おそらく受験の際の勉強に関しては美咲さんがついていたから、姉に時間を割いて勉強を見てもらっているっていう状況があったから嫌でも頑張れたんだろ)
チラリと横目でゴロゴロとソファを転がりながら少しずつ元気を取り戻し、機嫌のよくなり始めた千沙都を盗み見る。
「……スカート。気をつけろよ、あんまり動き回ると見えるぞ」
「はぁ!? ちょっとやめてよ。どこ見てんのよ! このスケベ!」
忠告してすぐに視線を逸らした晃一に、顔を赤くしながら千沙都は寝転がった姿勢は崩さずにそのまま足のつま先で晃一の背中を小突く。
(頑張れるってことはそれだけですごいことだ。つまり、頑張れる状況と環境さえ用意してやればこいつはしっかりと勉強に向き合える。最初はすぐに結果がついてこないかもしれないけれど、弱点を少しずつ潰していけばちょっとずつでも成績が上がるはずだ。

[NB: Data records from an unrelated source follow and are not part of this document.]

This design comes from an exercise in tuning for small area on the open sky130 flow, not from production work. The RTL was checked by simulation tests, not by an equivalence proof against the original design. No activity file was given, so power comes from the tool's default toggle rates.

==> flow/constraint.sdc <==
create_clock -name core_clock -period 5.0 [get_ports {adc_clk}]
set_input_delay 1.0000 -clock core_clock [delete_from_list [all_inputs] [get_ports {adc_clk}]]
set_output_delay 1.0000 -clock core_clock [all_outputs]
set_load 0.01 [all_outputs]
==> flow/flow/area.abc <==
strash
&get -n
&dch
&nf -R 1000
&put
strash
&get -n
&dch
&nf -R 1000
&put
topo
==> flow/flow/run.sh <==
#!/bin/bash
# Synthesis: the standard flow's synthesis script, except that ABC maps the logic with the area
# script flow/area.abc (registers, their names and cell types are as in the standard
# synthesis). Layout: the standard ORFS flow with buf_1 port buffers, no large signal
# buffers for the resizer, and a clock tree of clkbuf_8 over 18-sink clusters without
# dummy loads.
set -euo pipefail
cd "$(dirname "$0")/.."
W=$PWD
{
  head -n 1 synth_recipe.tcl
  cat <<'TCL'
proc abc {args} {
  set i [lsearch -exact $args -script]
  if {$i >= 0} { set args [lreplace $args [expr {$i + 1}] [expr {$i + 1}] $::env(MY_ABC_SCRIPT)] }
  yosys abc {*}$args
}
TCL
  tail -n +2 synth_recipe.tcl
} > my_synth.tcl
MY_ABC_SCRIPT=$W/flow/area.abc bash standard.sh "SYNTH_SCRIPT=$W/my_synth.tcl" synth > flow_synth.log 2>&1
MY_ABC_SCRIPT=$W/flow/area.abc bash standard.sh "SYNTH_SCRIPT=$W/my_synth.tcl" \
  "DONT_USE_CELLS=sky130_fd_sc_hd__probe_p_8 sky130_fd_sc_hd__probec_p_8 sky130_fd_sc_hd__lpflow_bleeder_1 sky130_fd_sc_hd__lpflow_clkbufkapwr_1 sky130_fd_sc_hd__lpflow_clkbufkapwr_16 sky130_fd_sc_hd__lpflow_clkbufkapwr_2 sky130_fd_sc_hd__lpflow_clkbufkapwr_4 sky130_fd_sc_hd__lpflow_clkbufkapwr_8 sky130_fd_sc_hd__lpflow_clkinvkapwr_1 sky130_fd_sc_hd__lpflow_clkinvkapwr_16 sky130_fd_sc_hd__lpflow_clkinvkapwr_2 sky130_fd_sc_hd__lpflow_clkinvkapwr_4 sky130_fd_sc_hd__lpflow_clkinvkapwr_8 sky130_fd_sc_hd__lpflow_decapkapwr_12 sky130_fd_sc_hd__lpflow_decapkapwr_3 sky130_fd_sc_hd__lpflow_decapkapwr_4 sky130_fd_sc_hd__lpflow_decapkapwr_6 sky130_fd_sc_hd__lpflow_decapkapwr_8 sky130_fd_sc_hd__lpflow_inputiso0n_1 sky130_fd_sc_hd__lpflow_inputiso0p_1 sky130_fd_sc_hd__lpflow_inputiso1n_1 sky130_fd_sc_hd__lpflow_inputiso1p_1 sky130_fd_sc_hd__lpflow_inputisolatch_1 sky130_fd_sc_hd__lpflow_isobufsrc_1 sky130_fd_sc_hd__lpflow_isobufsrc_16 sky130_fd_sc_hd__lpflow_isobufsrc_2 sky130_fd_sc_hd__lpflow_isobufsrc_4 sky130_fd_sc_hd__lpflow_isobufsrc_8 sky130_fd_sc_hd__lpflow_isobufsrckapwr_16 sky130_fd_sc_hd__lpflow_lsbuf_lh_hl_isowell_tap_1 sky130_fd_sc_hd__lpflow_lsbuf_lh_hl_isowell_tap_2 sky130_fd_sc_hd__lpflow_lsbuf_lh_hl_isowell_tap_4 sky130_fd_sc_hd__lpflow_lsbuf_lh_isowell_4 sky130_fd_sc_hd__lpflow_lsbuf_lh_isowell_tap_1 sky130_fd_sc_hd__lpflow_lsbuf_lh_isowell_tap_2 sky130_fd_sc_hd__lpflow_lsbuf_lh_isowell_tap_4  sky130_fd_sc_hd__buf_8 sky130_fd_sc_hd__buf_12 sky130_fd_sc_hd__buf_16" \
  "BUFFER_PORTS_ARGS=-buffer_cell sky130_fd_sc_hd__buf_1" \
  "CTS_ARGS=-sink_clustering_enable -repair_clock_nets -sink_clustering_size 18 -sink_clustering_max_diameter 55 -dont_use_dummy_load -buf_list sky130_fd_sc_hd__clkbuf_8" \
  finish > flow_layout.log 2>&1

あと、今渡したアイスですぐに機嫌がよくなったってところを見ると褒美があったり気分転換ができれば、集中力はある程度すぐに戻せそう……か)
そう考えるものの、問題は次の期末試験までの期間があまり残されていないということ。
いつの間にか、今後の千沙都の勉強についても知らずに考えていることに気づかないまま晃一は今回の期末試験の千沙都の勉強方法について、ある程度の方針を固めた。

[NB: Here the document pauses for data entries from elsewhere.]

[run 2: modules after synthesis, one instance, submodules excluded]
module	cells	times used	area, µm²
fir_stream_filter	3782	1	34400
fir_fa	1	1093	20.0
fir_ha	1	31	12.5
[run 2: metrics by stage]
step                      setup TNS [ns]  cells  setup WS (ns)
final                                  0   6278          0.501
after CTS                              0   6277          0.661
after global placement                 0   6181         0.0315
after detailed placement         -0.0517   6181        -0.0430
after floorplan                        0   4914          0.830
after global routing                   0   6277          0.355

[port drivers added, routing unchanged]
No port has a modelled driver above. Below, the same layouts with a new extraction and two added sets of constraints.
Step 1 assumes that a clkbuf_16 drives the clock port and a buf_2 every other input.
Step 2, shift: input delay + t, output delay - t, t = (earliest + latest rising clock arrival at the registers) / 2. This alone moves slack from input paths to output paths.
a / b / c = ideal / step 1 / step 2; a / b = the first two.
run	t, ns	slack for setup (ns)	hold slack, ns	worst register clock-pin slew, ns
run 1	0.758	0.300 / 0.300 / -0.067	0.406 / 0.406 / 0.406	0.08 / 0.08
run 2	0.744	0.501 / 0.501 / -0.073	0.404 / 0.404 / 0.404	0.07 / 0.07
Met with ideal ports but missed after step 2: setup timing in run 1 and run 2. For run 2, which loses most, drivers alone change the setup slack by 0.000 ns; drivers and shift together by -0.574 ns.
Background: an optimization exercise with open tools, aiming at a short achievable clock period and few clock cycles per item. Do not read the settings as production practice.
The RTL was checked by simulation tests, not by an equivalence proof against the original design.
Power is estimated from default activity; no workload was simulated.

==> 08-28: inputs <==
// cpu_top
module cpu_top #(
    parameter cpu_types_pkg::word_t RESET_PC = '0
) (
    input  logic                      clk,
    input  logic                      rst,
    input  cpu_types_pkg::word_t      instr_out,
    input  cpu_types_pkg::word_t      data_out,
    output logic                      instr_read,
    output logic                      data_read,
    output cpu_types_pkg::word_t      instr_addr,
    output cpu_types_pkg::word_t      data_addr,
    output cpu_types_pkg::word_t      data_in,
    output cpu_types_pkg::byte_mask_t data_write
);
Settings: LEC_CHECK=0, ABC_CLOCK_PERIOD_IN_PS=2500, CAP_MARGIN=20, CELL_PAD_IN_SITES_DETAIL_PLACEMENT=1, CELL_PAD_IN_SITES_GLOBAL_PLACEMENT=2, CORE_MARGIN=2, CORE_UTILIZATION=25, PLACE_DENSITY=0.5, SLEW_MARGIN=20, TNS_END_PERCENT=20; clock period 15.0 ns.
standard.sh (not shown) runs the stock make flow with config.mk's settings and CLKGATE_MAP_FILE= SYNTH_SCRIPT=/design/flow/synth_recipe.tcl, a recipe that flattens the netlist after the stock synthesis.
==> flow/flow/run.sh <==
#!/bin/bash
# The standard layout (standard.sh, synthesis unchanged) with three resizer settings:
#  - repair_timing keeps a large setup margin, so it works towards a shorter period than the
#    15 ns the SDC names (the SDC itself is the standard flow's, unchanged);
#  - the resizer may change a cell's footprint when sizing;
#  - the port buffers are buf_4 rather than the delay cell buffer_ports picks by default.
# make's output goes to standard_flow.log; each ORFS step keeps its own log under orfs/logs.
set -euo pipefail
bash standard.sh SETUP_SLACK_MARGIN=10.5 MATCH_CELL_FOOTPRINT=0 \
  'BUFFER_PORTS_ARGS=-buffer_cell sky130_fd_sc_hd__buf_4' finish > standard_flow.log 2>&1
==> inputs of 01-10, as changes to 08-28 <==
--- a/flow/design.v
+++ b/flow/design.v
@@ -197,14 +197,17 @@
     logic [31:0] m_wdata;
     logic        m_read;
     logic        m_ld;        
     logic [4:0]  m_rd;
     logic [2:0]  m_f3;
     logic        w_ld;
     logic [4:0]  w_rd;
+    logic        v_ld;        
+    logic [4:0]  v_rd;
+    logic [31:0] v_val;
     logic        w_b0, w_b1, w_b2, w_b3, w_h0, w_h1, w_w, w_sb, w_sh;
     logic [31:0] regs [1:31];
     assign instr_addr = {pc_f, 2'b00};
     assign instr_read = 1'b1;
     assign data_addr  = m_addr;
     assign data_write = m_mask;
     assign data_in    = m_wdata;
@@ -243,14 +246,22 @@
     logic [31:0] st_data;
     logic        ex_wr;       
     ks_add #(.W(32)) u_add (.a(ex_a), .b(ex_b),  .cin(1'b0), .s(add_res), .cout());
     ks_add #(.W(32)) u_sub (.a(ex_a), .b(~ex_b), .cin(1'b1), .s(sub_res), .cout());
     ks_ltu #(.W(32)) u_ltu (.a(ex_a), .b(ex_b), .lt(ltu));
     ks_ltu #(.W(32)) u_lt  (.a({~ex_a[31], ex_a[30:0]}), .b({~ex_b[31], ex_b[30:0]}), .lt(lt));
     assign eq      = (ex_a == ex_b);
+    logic [31:2] jt_k;
+    logic [31:2] jt_c;        
+    logic        jt_c2;       
+    logic        jt_eq;
+    assign jt_k  = ex_ptgt;
+    assign jt_c2 = (ex_a[1] & ex_imm[1]) | ((ex_a[1] | ex_imm[1]) & ex_a[0] & ex_imm[0]);
+    assign jt_c  = (ex_a[31:2] & ex_imm[31:2]) | ((ex_a[31:2] | ex_imm[31:2]) & ~jt_k);
+    assign jt_eq = ((ex_a[31:2] ^ ex_imm[31:2] ^ jt_k) == {jt_c[30:2], jt_c2});
     assign alu_res = ({32{ex_op_sll}}  & (ex_a << ex_b[4:0]))
                    | ({32{ex_op_xor}}  & (ex_a ^ ex_b))
                    | ({32{ex_op_srl}}  & (ex_a >> ex_b[4:0]))
                    | ({32{ex_op_sra}}  & 32'($signed(ex_a) >>> ex_b[4:0]))
                    | ({32{ex_op_or}}   & (ex_a | ex_b))
                    | ({32{ex_op_and}}  & (ex_a & ex_b));
     assign ex_pc4 = ex_pc4r;
@@ -287,15 +298,15 @@
     assign act_t       = ex_is_jal || ex_is_jalr || (ex_is_branch && taken);
     assign act_tgt     = ex_is_jalr ? agu[31:2] : ex_btgt;   
     always_comb
     begin
         if (ex_is_branch)
             ex_redirect = ex_valid && (taken ? ex_r_t : ex_pt);
         else if (ex_is_jalr)
-            ex_redirect = ex_valid && (!ex_pt || ex_ptgt != agu[31:2]);
+            ex_redirect = ex_valid && (!ex_pt || !jt_eq);
         else
             ex_redirect = ex_valid && (ex_is_jal ? ex_r_t : ex_pt);
     end
     assign ex_target   = act_t ? act_tgt : ex_pc4;
     assign ex_wr       = ex_valid && ex_wen;
     always_comb
     begin
@@ -326,15 +337,16 @@
     logic        use1, use2;
     logic [31:0] imm_i, imm_s, imm_b, imm_u, imm_j;
     logic [31:0] d_imm;
     logic [31:0] rf1, rf2;
     logic [31:0] d_rs1v, d_rs2v;
     logic [31:0] d_b;
     logic        d_use_rs2;
-    logic        fwd_e1, fwd_e2, fwd_w1, fwd_w2;
+    logic        fwd_e1, fwd_e2, fwd_w1, fwd_w2, fwd_v1, fwd_v2;
+    logic [31:0] rf1v, rf2v;
     logic        hazard;
     logic        stall;
     logic        d_redir_nt;
     logic [31:2] d_jbtgt;     
     logic [31:2] d_ftgt;
     logic        d_same, known_t, known_nt, static_t;
     logic        d_fuse;
@@ -388,18 +400,22 @@
             rf2 = rf2 | ({32{d_sel2[i]}} & regs[i]);
         end
     end
     assign fwd_e1 = ex_wr && ex_rd == d_rs1;
     assign fwd_e2 = ex_wr && ex_rd == d_rs2;
     assign fwd_w1 = w_ld && w_rd == d_rs1;
     assign fwd_w2 = w_ld && w_rd == d_rs2;
+    assign fwd_v1 = v_ld && v_rd == d_rs1;
+    assign fwd_v2 = v_ld && v_rd == d_rs2;
+    assign rf1v   = fwd_v1 ? v_val : rf1;
+    assign rf2v   = fwd_v2 ? v_val : rf2;
     assign d_rs1v = ({32{fwd_e1}} & ex_res) | ({32{fwd_w1 && !fwd_e1}} & ld_val)
-                  | ({32{!fwd_e1 && !fwd_w1}} & rf1);
+                  | ({32{!fwd_e1 && !fwd_w1}} & rf1v);
     assign d_rs2v = ({32{fwd_e2}} & ex_res) | ({32{fwd_w2 && !fwd_e2}} & ld_val)
-                  | ({32{!fwd_e2 && !fwd_w2}} & rf2);
+                  | ({32{!fwd_e2 && !fwd_w2}} & rf2v);
     assign d_b    = d_use_rs2 ? d_rs2v : d_imm;
     assign d_use_rs2 = d_op || d_branch;
     assign hazard = (ex_valid && ex_is_load && ex_rd != 5'd0 &&
                      ((use1 && ex_rd == d_rs1) || (use2 && ex_rd == d_rs2)))
                  || (m_ld && ((use1 && m_rd == d_rs1) || (use2 && m_rd == d_rs2)));
     assign stall = d_valid && hazard;
     logic [31:2] d_tj, d_tb;
@@ -608,18 +624,24 @@
     end
     always_ff @(posedge clk)
     begin
         if (rst)
             w_ld <= 1'b0;
         else
             w_ld <= m_ld && !(ex_wr && ex_rd == m_rd);
+        if (rst)
+            v_ld <= 1'b0;
+        else
+            v_ld <= w_ld && !(ex_wr && ex_rd == w_rd);
     end
     always_ff @(posedge clk)
     begin
         w_rd  <= m_rd;
+        v_rd  <= w_rd;
+        v_val <= ld_val;
         w_b0  <= m_f3[1:0] == 2'b00 && m_addr[1:0] == 2'd0;
         w_b1  <= m_f3[1:0] == 2'b00 && m_addr[1:0] == 2'd1;
         w_b2  <= m_f3[1:0] == 2'b00 && m_addr[1:0] == 2'd2;
         w_b3  <= m_f3[1:0] == 2'b00 && m_addr[1:0] == 2'd3;
         w_h0  <= m_f3[1:0] == 2'b01 && !m_addr[1];
         w_h1  <= m_f3[1:0] == 2'b01 && m_addr[1];
         w_w   <= m_f3[1] || (m_f3[2] && m_f3[1:0] == 2'b11);
@@ -630,12 +652,12 @@
     begin
         for (int i = 1; i < 32; i++)
         begin
             if (rst)
                 regs[i] <= '0;
             else if (ex_wr && ex_rd == 5'(i))
                 regs[i] <= ex_res;
-            else if (w_ld && w_rd == 5'(i))
-                regs[i] <= ld_val;
+            else if (v_ld && v_rd == 5'(i))
+                regs[i] <= v_val;
         end
     end
 endmodule
==> flow/config.mk (replaced) <==
export PLATFORM = sky130hd
export DESIGN_NAME = cpu_top
export DESIGN_NICKNAME = cpu_top
export VERILOG_FILES = /design/flow/design.v
export SDC_FILE = /design/flow/constraint.sdc
export NUM_CORES = 4
export LEC_CHECK = 0
export ABC_CLOCK_PERIOD_IN_PS = 2500
export CAP_MARGIN = 40
export CELL_PAD_IN_SITES_DETAIL_PLACEMENT = 1
export CELL_PAD_IN_SITES_GLOBAL_PLACEMENT = 2
export CORE_MARGIN = 2
export CORE_UTILIZATION = 25
export PLACE_DENSITY = 0.5
export SLEW_MARGIN = 30
==> inputs of 01-02, as changes to 08-28 <==
--- a/flow/design.v
+++ b/flow/design.v
@@ -197,14 +197,17 @@
     logic [31:0] m_wdata;
     logic        m_read;
     logic        m_ld;        
     logic [4:0]  m_rd;
     logic [2:0]  m_f3;
     logic        w_ld;
     logic [4:0]  w_rd;
+    logic        v_ld;        
+    logic [4:0]  v_rd;
+    logic [31:0] v_val;
     logic        w_b0, w_b1, w_b2, w_b3, w_h0, w_h1, w_w, w_sb, w_sh;
     logic [31:0] regs [1:31];
     assign instr_addr = {pc_f, 2'b00};
     assign instr_read = 1'b1;
     assign data_addr  = m_addr;
     assign data_write = m_mask;
     assign data_in    = m_wdata;
@@ -243,14 +246,22 @@
     logic [31:0] st_data;
     logic        ex_wr;       
     ks_add #(.W(32)) u_add (.a(ex_a), .b(ex_b),  .cin(1'b0), .s(add_res), .cout());
     ks_add #(.W(32)) u_sub (.a(ex_a), .b(~ex_b), .cin(1'b1), .s(sub_res), .cout());
     ks_ltu #(.W(32)) u_ltu (.a(ex_a), .b(ex_b), .lt(ltu));
     ks_ltu #(.W(32)) u_lt  (.a({~ex_a[31], ex_a[30:0]}), .b({~ex_b[31], ex_b[30:0]}), .lt(lt));
     assign eq      = (ex_a == ex_b);
+    logic [31:2] jt_k;
+    logic [31:2] jt_c;        
+    logic        jt_c2;       
+    logic        jt_eq;
+    assign jt_k  = ex_ptgt;
+    assign jt_c2 = (ex_a[1] & ex_imm[1]) | ((ex_a[1] | ex_imm[1]) & ex_a[0] & ex_imm[0]);
+    assign jt_c  = (ex_a[31:2] & ex_imm[31:2]) | ((ex_a[31:2] | ex_imm[31:2]) & ~jt_k);
+    assign jt_eq = ((ex_a[31:2] ^ ex_imm[31:2] ^ jt_k) == {jt_c[30:2], jt_c2});
     assign alu_res = ({32{ex_op_sll}}  & (ex_a << ex_b[4:0]))
                    | ({32{ex_op_xor}}  & (ex_a ^ ex_b))
                    | ({32{ex_op_srl}}  & (ex_a >> ex_b[4:0]))
                    | ({32{ex_op_sra}}  & 32'($signed(ex_a) >>> ex_b[4:0]))
                    | ({32{ex_op_or}}   & (ex_a | ex_b))
                    | ({32{ex_op_and}}  & (ex_a & ex_b));
     assign ex_pc4 = ex_pc4r;
@@ -287,15 +298,15 @@
     assign act_t       = ex_is_jal || ex_is_jalr || (ex_is_branch && taken);
     assign act_tgt     = ex_is_jalr ? agu[31:2] : ex_btgt;   
     always_comb
     begin
         if (ex_is_branch)
             ex_redirect = ex_valid && (taken ? ex_r_t : ex_pt);
         else if (ex_is_jalr)
-            ex_redirect = ex_valid && (!ex_pt || ex_ptgt != agu[31:2]);
+            ex_redirect = ex_valid && (!ex_pt || !jt_eq);
         else
             ex_redirect = ex_valid && (ex_is_jal ? ex_r_t : ex_pt);
     end
     assign ex_target   = act_t ? act_tgt : ex_pc4;
     assign ex_wr       = ex_valid && ex_wen;
     always_comb
     begin
@@ -326,15 +337,16 @@
     logic        use1, use2;
     logic [31:0] imm_i, imm_s, imm_b, imm_u, imm_j;
     logic [31:0] d_imm;
     logic [31:0] rf1, rf2;
     logic [31:0] d_rs1v, d_rs2v;
     logic [31:0] d_b;
     logic        d_use_rs2;
-    logic        fwd_e1, fwd_e2, fwd_w1, fwd_w2;
+    logic        fwd_e1, fwd_e2, fwd_w1, fwd_w2, fwd_v1, fwd_v2;
+    logic [31:0] rf1v, rf2v;
     logic        hazard;
     logic        stall;
     logic        d_redir_nt;
     logic [31:2] d_jbtgt;     
     logic [31:2] d_ftgt;
     logic        d_same, known_t, known_nt, static_t;
     logic        d_fuse;
@@ -388,18 +400,22 @@
             rf2 = rf2 | ({32{d_sel2[i]}} & regs[i]);
         end
     end
     assign fwd_e1 = ex_wr && ex_rd == d_rs1;
     assign fwd_e2 = ex_wr && ex_rd == d_rs2;
     assign fwd_w1 = w_ld && w_rd == d_rs1;
     assign fwd_w2 = w_ld && w_rd == d_rs2;
+    assign fwd_v1 = v_ld && v_rd == d_rs1;
+    assign fwd_v2 = v_ld && v_rd == d_rs2;
+    assign rf1v   = fwd_v1 ? v_val : rf1;
+    assign rf2v   = fwd_v2 ? v_val : rf2;
     assign d_rs1v = ({32{fwd_e1}} & ex_res) | ({32{fwd_w1 && !fwd_e1}} & ld_val)
-                  | ({32{!fwd_e1 && !fwd_w1}} & rf1);
+                  | ({32{!fwd_e1 && !fwd_w1}} & rf1v);
     assign d_rs2v = ({32{fwd_e2}} & ex_res) | ({32{fwd_w2 && !fwd_e2}} & ld_val)
-                  | ({32{!fwd_e2 && !fwd_w2}} & rf2);
+                  | ({32{!fwd_e2 && !fwd_w2}} & rf2v);
     assign d_b    = d_use_rs2 ? d_rs2v : d_imm;
     assign d_use_rs2 = d_op || d_branch;
     assign hazard = (ex_valid && ex_is_load && ex_rd != 5'd0 &&
                      ((use1 && ex_rd == d_rs1) || (use2 && ex_rd == d_rs2)))
                  || (m_ld && ((use1 && m_rd == d_rs1) || (use2 && m_rd == d_rs2)));
     assign stall = d_valid && hazard;
     logic [31:2] d_tj, d_tb;
@@ -608,18 +624,24 @@
     end
     always_ff @(posedge clk)
     begin
         if (rst)
             w_ld <= 1'b0;
         else
             w_ld <= m_ld && !(ex_wr && ex_rd == m_rd);
+        if (rst)
+            v_ld <= 1'b0;
+        else
+            v_ld <= w_ld && !(ex_wr && ex_rd == w_rd);
     end
     always_ff @(posedge clk)
     begin
         w_rd  <= m_rd;
+        v_rd  <= w_rd;
+        v_val <= ld_val;
         w_b0  <= m_f3[1:0] == 2'b00 && m_addr[1:0] == 2'd0;
         w_b1  <= m_f3[1:0] == 2'b00 && m_addr[1:0] == 2'd1;
         w_b2  <= m_f3[1:0] == 2'b00 && m_addr[1:0] == 2'd2;
         w_b3  <= m_f3[1:0] == 2'b00 && m_addr[1:0] == 2'd3;
         w_h0  <= m_f3[1:0] == 2'b01 && !m_addr[1];
         w_h1  <= m_f3[1:0] == 2'b01 && m_addr[1];
         w_w   <= m_f3[1] || (m_f3[2] && m_f3[1:0] == 2'b11);
@@ -630,12 +652,12 @@
     begin
         for (int i = 1; i < 32; i++)
         begin
             if (rst)
                 regs[i] <= '0;
             else if (ex_wr && ex_rd == 5'(i))
                 regs[i] <= ex_res;
-            else if (w_ld && w_rd == 5'(i))
-                regs[i] <= ld_val;
+            else if (v_ld && v_rd == 5'(i))
+                regs[i] <= v_val;
         end
     end
 endmodule
--- a/flow/config.mk
+++ b/flow/config.mk
@@ -9,8 +9,7 @@
 export CAP_MARGIN = 20
 export CELL_PAD_IN_SITES_DETAIL_PLACEMENT = 1
 export CELL_PAD_IN_SITES_GLOBAL_PLACEMENT = 2
 export CORE_MARGIN = 2
 export CORE_UTILIZATION = 25
 export PLACE_DENSITY = 0.5
 export SLEW_MARGIN = 20
-export TNS_END_PERCENT = 20
==> qor summary <==
| item | 08-28 | 01-02 | 01-10 |
|---|---|---|---|
| Initial DRC count | 16,819 | 21,059 | 20,439 |
| Power per cell area | 112 mW/mm² | 112 mW/mm² | 111 mW/mm² |
| Simple-gate area share of the yosys netlist | 0.144 | 0.170 | 0.170 |
| Buffer and inverter count on the worst path | 1 | 2 | 2 |
| Number of global-route vias before repair | 116,855 | 122,119 | 122,479 |
| Number of logic inverters in the finished layout | 184 | 241 | 241 |
| Clock buffer and inverter area fraction after layout | 0.0710 | 0.0712 | 0.0709 |
| Crit path kind | flop to output port | flop to flop | flop to output port |
| Total vias in the final route | 121,669 | 130,649 | 130,978 |
| R2R depth | 18 | 9 | 11 |
| Run status | timing/DRC/antenna clean | timing/DRC/antenna clean | timing/DRC/antenna clean |
| Core Rows | 254 | 256 | 256 |
| Non-Clock Buffer Count | 887 | 869 | 983 |
| Sequential fraction of the synthesis area | 0.464 | 0.464 | 0.464 |
| Sum of met3 wire segment lengths after detailed routing | 71,600 µm | 101,000 µm | 99,900 µm |
Testbench counts of 08-28, summed over its fixed seeds: cycles 12,192, instructions 10,229.
Testbench counts of 01-10, summed over its fixed seeds: cycles 12,192, instructions 10,229.
Testbench counts of 01-02, summed over its fixed seeds: cycles 12,192, instructions 10,229.

-- static timing again, ports no longer ideal --
How much do the figures lean on ideal ports? The routed layouts below were timed once more, with nothing changed but the port constraints.
Step 1: set_driving_cell puts a clkbuf_16 on clk and a buf_2 on each other input, an assumption about the parent block.
Step 2 adds t to the input delays and takes it off the output delays; t is the mean of the earliest and latest rising clock arrival at the registers after step 1. Input paths then give back, and output paths get back, about the clock's delay inside the block.
Three values: ideal ports, drivers, drivers and shift; two values: the first two.
| run | t (ns) | setup slack, ns | hold slack, ns | clock arrival spread, ns | worst register clock-pin slew, ns |
|---|---|---|---|---|---|
| 08-28 | 1.098 | 10.307 / 10.196 / 9.240 | 0.325 / 0.325 / 0.325 | 0.103 / 0.103 | 0.07 / 0.07 |
| 01-10 | 1.115 | 10.399 / 10.280 / 9.392 | 0.323 / 0.323 / 0.323 | 0.085 / 0.085 | 0.07 / 0.07 |
| 01-02 | 1.107 | 10.422 / 10.308 / 9.430 | 0.336 / 0.336 / 0.336 | 0.103 / 0.102 | 0.07 / 0.07 |
After both steps setup and hold are still met in every run listed. For 08-28, which loses most, drivers alone change the setup slack by -0.111 ns; drivers and shift together by -1.067 ns.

「っていうかいつまで俺の背中蹴ってるんだよ! いい加減にしろこの野郎!」
「うっさい! あんたが私のパンツ見ようとするのが悪いんでしょうが!」
「誰がお前のパンツなんか見るか! 大体、そんなこと言ってたらおちおち洗濯物も干せねえわ!」
「ちょっ、嘘でしょ! あんたもしかして私の下着を干したりしてないでしょうね!」
「むしろこの三ヶ月誰が家事手伝ってきたと思ってるんだ! さっきから結構感じてたけどお前って結構ポンコツだろ! 変なところで抜けてんだよ!」
「誰がポンコツよ誰が! あ~もう頭きた! ちょっと成績がいいからって調子に乗って! 絶対に許さない!」
「ほ~そうか、そうか。ひとに勉強を教わっておきながらその態度。上等! お前には一度殊勝な態度ってやつを学ばせてやる!」
一日前には想像もつかないほど多くの言葉を交わし、くだらない言い争いを繰り広げる晃一と千沙都。そんなやりとりはこの後しばらくの間続き、二人が気づかない間に帰宅していた礼次郎、亮子はその光景を見て僅かに笑みを浮かべ、陽菜は不思議そうにその光景を眺めるのであった。